[Materials provided Boundary: Start]

### src/rtl/i_term_accum.sv
// rtl/i_term_accum.sv - PID integral-term accumulator with settle window, decimation, leak and overflow handling
module i_term_accum #(
  parameter int ERR_W   = 11,
  parameter int ACC_W   = 16,
  parameter int OUT_W   = 10,
  parameter int SHIFT   = 6,
  parameter int DECIM   = 1,
  parameter int SETTLE  = 2,
  parameter int LEAK_SH = 0
) (
  input  logic             clk,
  input  logic             rst,
  input  logic [ERR_W-1:0] err_sat,
  input  logic             err_vld,
  input  logic             go,
  input  logic             moving,
  input  logic             line_present,
  input  logic             sat_mode,
  input  logic             freeze,
  output logic [OUT_W-1:0] I_term,
  output logic             sat_flag,
  output logic             integ_active
);

  typedef enum logic [1:0] {ST_IDLE = 2'd0, ST_SETTLE = 2'd1, ST_INTEG = 2'd2} state_t;

  localparam logic [7:0] SET_LAST = 8'(SETTLE - 1);
  localparam logic [7:0] DEC_LAST = 8'(DECIM - 1);

  state_t                   state_q, state_d;
  logic signed [ACC_W-1:0]  acc_q, acc_d;
  logic [7:0]               set_cnt_q, set_cnt_d;
  logic [7:0]               dec_cnt_q, dec_cnt_d;
  logic                     sat_q, sat_d;
  logic                     line_q, line_d;

  logic                     line_edge;
  logic                     clear;
  logic signed [ACC_W-1:0]  acc_l;
  logic signed [ACC_W:0]    sum;
  logic                     ovf;
  logic signed [ACC_W-1:0]  clamp_val;

  always_ff @(posedge clk or posedge rst) begin
    if (rst) begin
      state_q   <= ST_IDLE;
      acc_q     <= '0;
      set_cnt_q <= '0;
      dec_cnt_q <= '0;
      sat_q     <= 1'b0;
      line_q    <= 1'b0;
    end else begin
      state_q   <= state_d;
      acc_q     <= acc_d;
      set_cnt_q <= set_cnt_d;
      dec_cnt_q <= dec_cnt_d;
      sat_q     <= sat_d;
      line_q    <= line_d;
    end
  end

  assign line_d    = line_present;
  assign line_edge = line_present & ~line_q;
  assign clear     = ~go | ~moving | line_edge;

  always_comb begin
    state_d = state_q;
    if (!go || !moving) begin
      state_d = ST_IDLE;
    end else if (line_edge) begin
      state_d = ST_SETTLE;
    end else if (!freeze) begin
      case (state_q)
        ST_IDLE:   state_d = (SETTLE == 0) ? ST_INTEG : ST_SETTLE;
        ST_SETTLE: begin
          // An empty settle window (entered via line edge) passes straight through.
          if (SETTLE == 0 || (err_vld && set_cnt_q == SET_LAST)) state_d = ST_INTEG;
        end
        ST_INTEG:  state_d = ST_INTEG;
        default:   state_d = ST_IDLE;
      endcase
    end
  end

  // Leak is applied only on accumulate cycles, before the add.
  always_comb begin
    acc_l     = (LEAK_SH == 0) ? acc_q : acc_q - (acc_q >>> LEAK_SH);
    sum       = {{(ACC_W + 1 - ERR_W){err_sat[ERR_W-1]}}, err_sat} + {acc_l[ACC_W-1], acc_l};
    ovf       = sum[ACC_W] ^ sum[ACC_W-1];
    clamp_val = sum[ACC_W] ? {1'b1, {(ACC_W-1){1'b0}}} : {1'b0, {(ACC_W-1){1'b1}}};
  end

  always_comb begin
    acc_d     = acc_q;
    set_cnt_d = set_cnt_q;
    dec_cnt_d = dec_cnt_q;
    sat_d     = sat_q;
    if (clear) begin
      acc_d     = '0;
      set_cnt_d = '0;
      dec_cnt_d = '0;
      sat_d     = 1'b0;
    end else if (!freeze) begin
      case (state_q)
        ST_SETTLE: begin
          if (err_vld && SETTLE != 0)
            set_cnt_d = (set_cnt_q == SET_LAST) ? 8'd0 : set_cnt_q + 8'd1;
        end
        ST_INTEG: begin
          if (err_vld) begin
            if (dec_cnt_q == DEC_LAST) begin
              dec_cnt_d = '0;
              if (ovf) begin
                sat_d = 1'b1;
                acc_d = sat_mode ? clamp_val : acc_l;
              end else begin
                sat_d = 1'b0;
                acc_d = sum[ACC_W-1:0];
              end
            end else begin
              dec_cnt_d = dec_cnt_q + 8'd1;
            end
          end
        end
        default: ;
      endcase
    end
  end

  always_comb begin
    I_term       = acc_q[SHIFT+OUT_W-1:SHIFT];
    sat_flag     = sat_q;
    integ_active = (state_q == ST_INTEG);
  end

endmodule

[Materials provided Boundary: End]

> [Work instructions]
Give all of the lines above again, exactly as they are.

> [Answer box]
### src/rtl/i_term_accum.sv
// rtl/i_term_accum.sv - PID integral-term accumulator with settle window, decimation, leak and overflow handling
module i_term_accum #(
  parameter int ERR_W   = 11,
  parameter int ACC_W   = 16,
  parameter int OUT_W   = 10,
  parameter int SHIFT   = 6,
  parameter int DECIM   = 1,
  parameter int SETTLE  = 2,
  parameter int LEAK_SH = 0
) (
  input  logic             clk,
  input  logic             rst,
  input  logic [ERR_W-1:0] err_sat,
  input  logic             err_vld,
  input  logic             go,
  input  logic             moving,
  input  logic             line_present,
  input  logic             sat_mode,
  input  logic             freeze,
  output logic [OUT_W-1:0] I_term,
  output logic             sat_flag,
  output logic             integ_active
);

  typedef enum logic [1:0] {ST_IDLE = 2'd0, ST_SETTLE = 2'd1, ST_INTEG = 2'd2} state_t;

  localparam logic [7:0] SET_LAST = 8'(SETTLE - 1);
  localparam logic [7:0] DEC_LAST = 8'(DECIM - 1);

  state_t                   state_q, state_d;
  logic signed [ACC_W-1:0]  acc_q, acc_d;
  logic [7:0]               set_cnt_q, set_cnt_d;
  logic [7:0]               dec_cnt_q, dec_cnt_d;
  logic                     sat_q, sat_d;
  logic                     line_q, line_d;

  logic                     line_edge;
  logic                     clear;
  logic signed [ACC_W-1:0]  acc_l;
  logic signed [ACC_W:0]    sum;
  logic                     ovf;
  logic signed [ACC_W-1:0]  clamp_val;

  always_ff @(posedge clk or posedge rst) begin
    if (rst) begin
      state_q   <= ST_IDLE;
      acc_q     <= '0;
      set_cnt_q <= '0;
      dec_cnt_q <= '0;
      sat_q     <= 1'b0;
      line_q    <= 1'b0;
    end else begin
      state_q   <= state_d;
      acc_q     <= acc_d;
      set_cnt_q <= set_cnt_d;
      dec_cnt_q <= dec_cnt_d;
      sat_q     <= sat_d;
      line_q    <= line_d;
    end
  end

  assign line_d    = line_present;
  assign line_edge = line_present & ~line_q;
  assign clear     = ~go | ~moving | line_edge;

  always_comb begin
    state_d = state_q;
    if (!go || !moving) begin
      state_d = ST_IDLE;
    end else if (line_edge) begin
      state_d = ST_SETTLE;
    end else if (!freeze) begin
      case (state_q)
        ST_IDLE:   state_d = (SETTLE == 0) ? ST_INTEG : ST_SETTLE;
        ST_SETTLE: begin
          // An empty settle window (entered via line edge) passes straight through.
          if (SETTLE == 0 || (err_vld && set_cnt_q == SET_LAST)) state_d = ST_INTEG;
        end
        ST_INTEG:  state_d = ST_INTEG;
        default:   state_d = ST_IDLE;
      endcase
    end
  end

  // Leak is applied only on accumulate cycles, before the add.
  always_comb begin
    acc_l     = (LEAK_SH == 0) ? acc_q : acc_q - (acc_q >>> LEAK_SH);
    sum       = {{(ACC_W + 1 - ERR_W){err_sat[ERR_W-1]}}, err_sat} + {acc_l[ACC_W-1], acc_l};
    ovf       = sum[ACC_W] ^ sum[ACC_W-1];
    clamp_val = sum[ACC_W] ? {1'b1, {(ACC_W-1){1'b0}}} : {1'b0, {(ACC_W-1){1'b1}}};
  end

  always_comb begin
    acc_d     = acc_q;
    set_cnt_d = set_cnt_q;
    dec_cnt_d = dec_cnt_q;
    sat_d     = sat_q;
    if (clear) begin
      acc_d     = '0;
      set_cnt_d = '0;
      dec_cnt_d = '0;
      sat_d     = 1'b0;
    end else if (!freeze) begin
      case (state_q)
        ST_SETTLE: begin
          if (err_vld && SETTLE != 0)
            set_cnt_d = (set_cnt_q == SET_LAST) ? 8'd0 : set_cnt_q + 8'd1;
        end
        ST_INTEG: begin
          if (err_vld) begin
            if (dec_cnt_q == DEC_LAST) begin
              dec_cnt_d = '0;
              if (ovf) begin
                sat_d = 1'b1;
                acc_d = sat_mode ? clamp_val : acc_l;
              end else begin
                sat_d = 1'b0;
                acc_d = sum[ACC_W-1:0];
              end
            end else begin
              dec_cnt_d = dec_cnt_q + 8'd1;
            end
          end
        end
        default: ;
      endcase
    end
  end

  always_comb begin
    I_term       = acc_q[SHIFT+OUT_W-1:SHIFT];
    sat_flag     = sat_q;
    integ_active = (state_q == ST_INTEG);
  end

endmodule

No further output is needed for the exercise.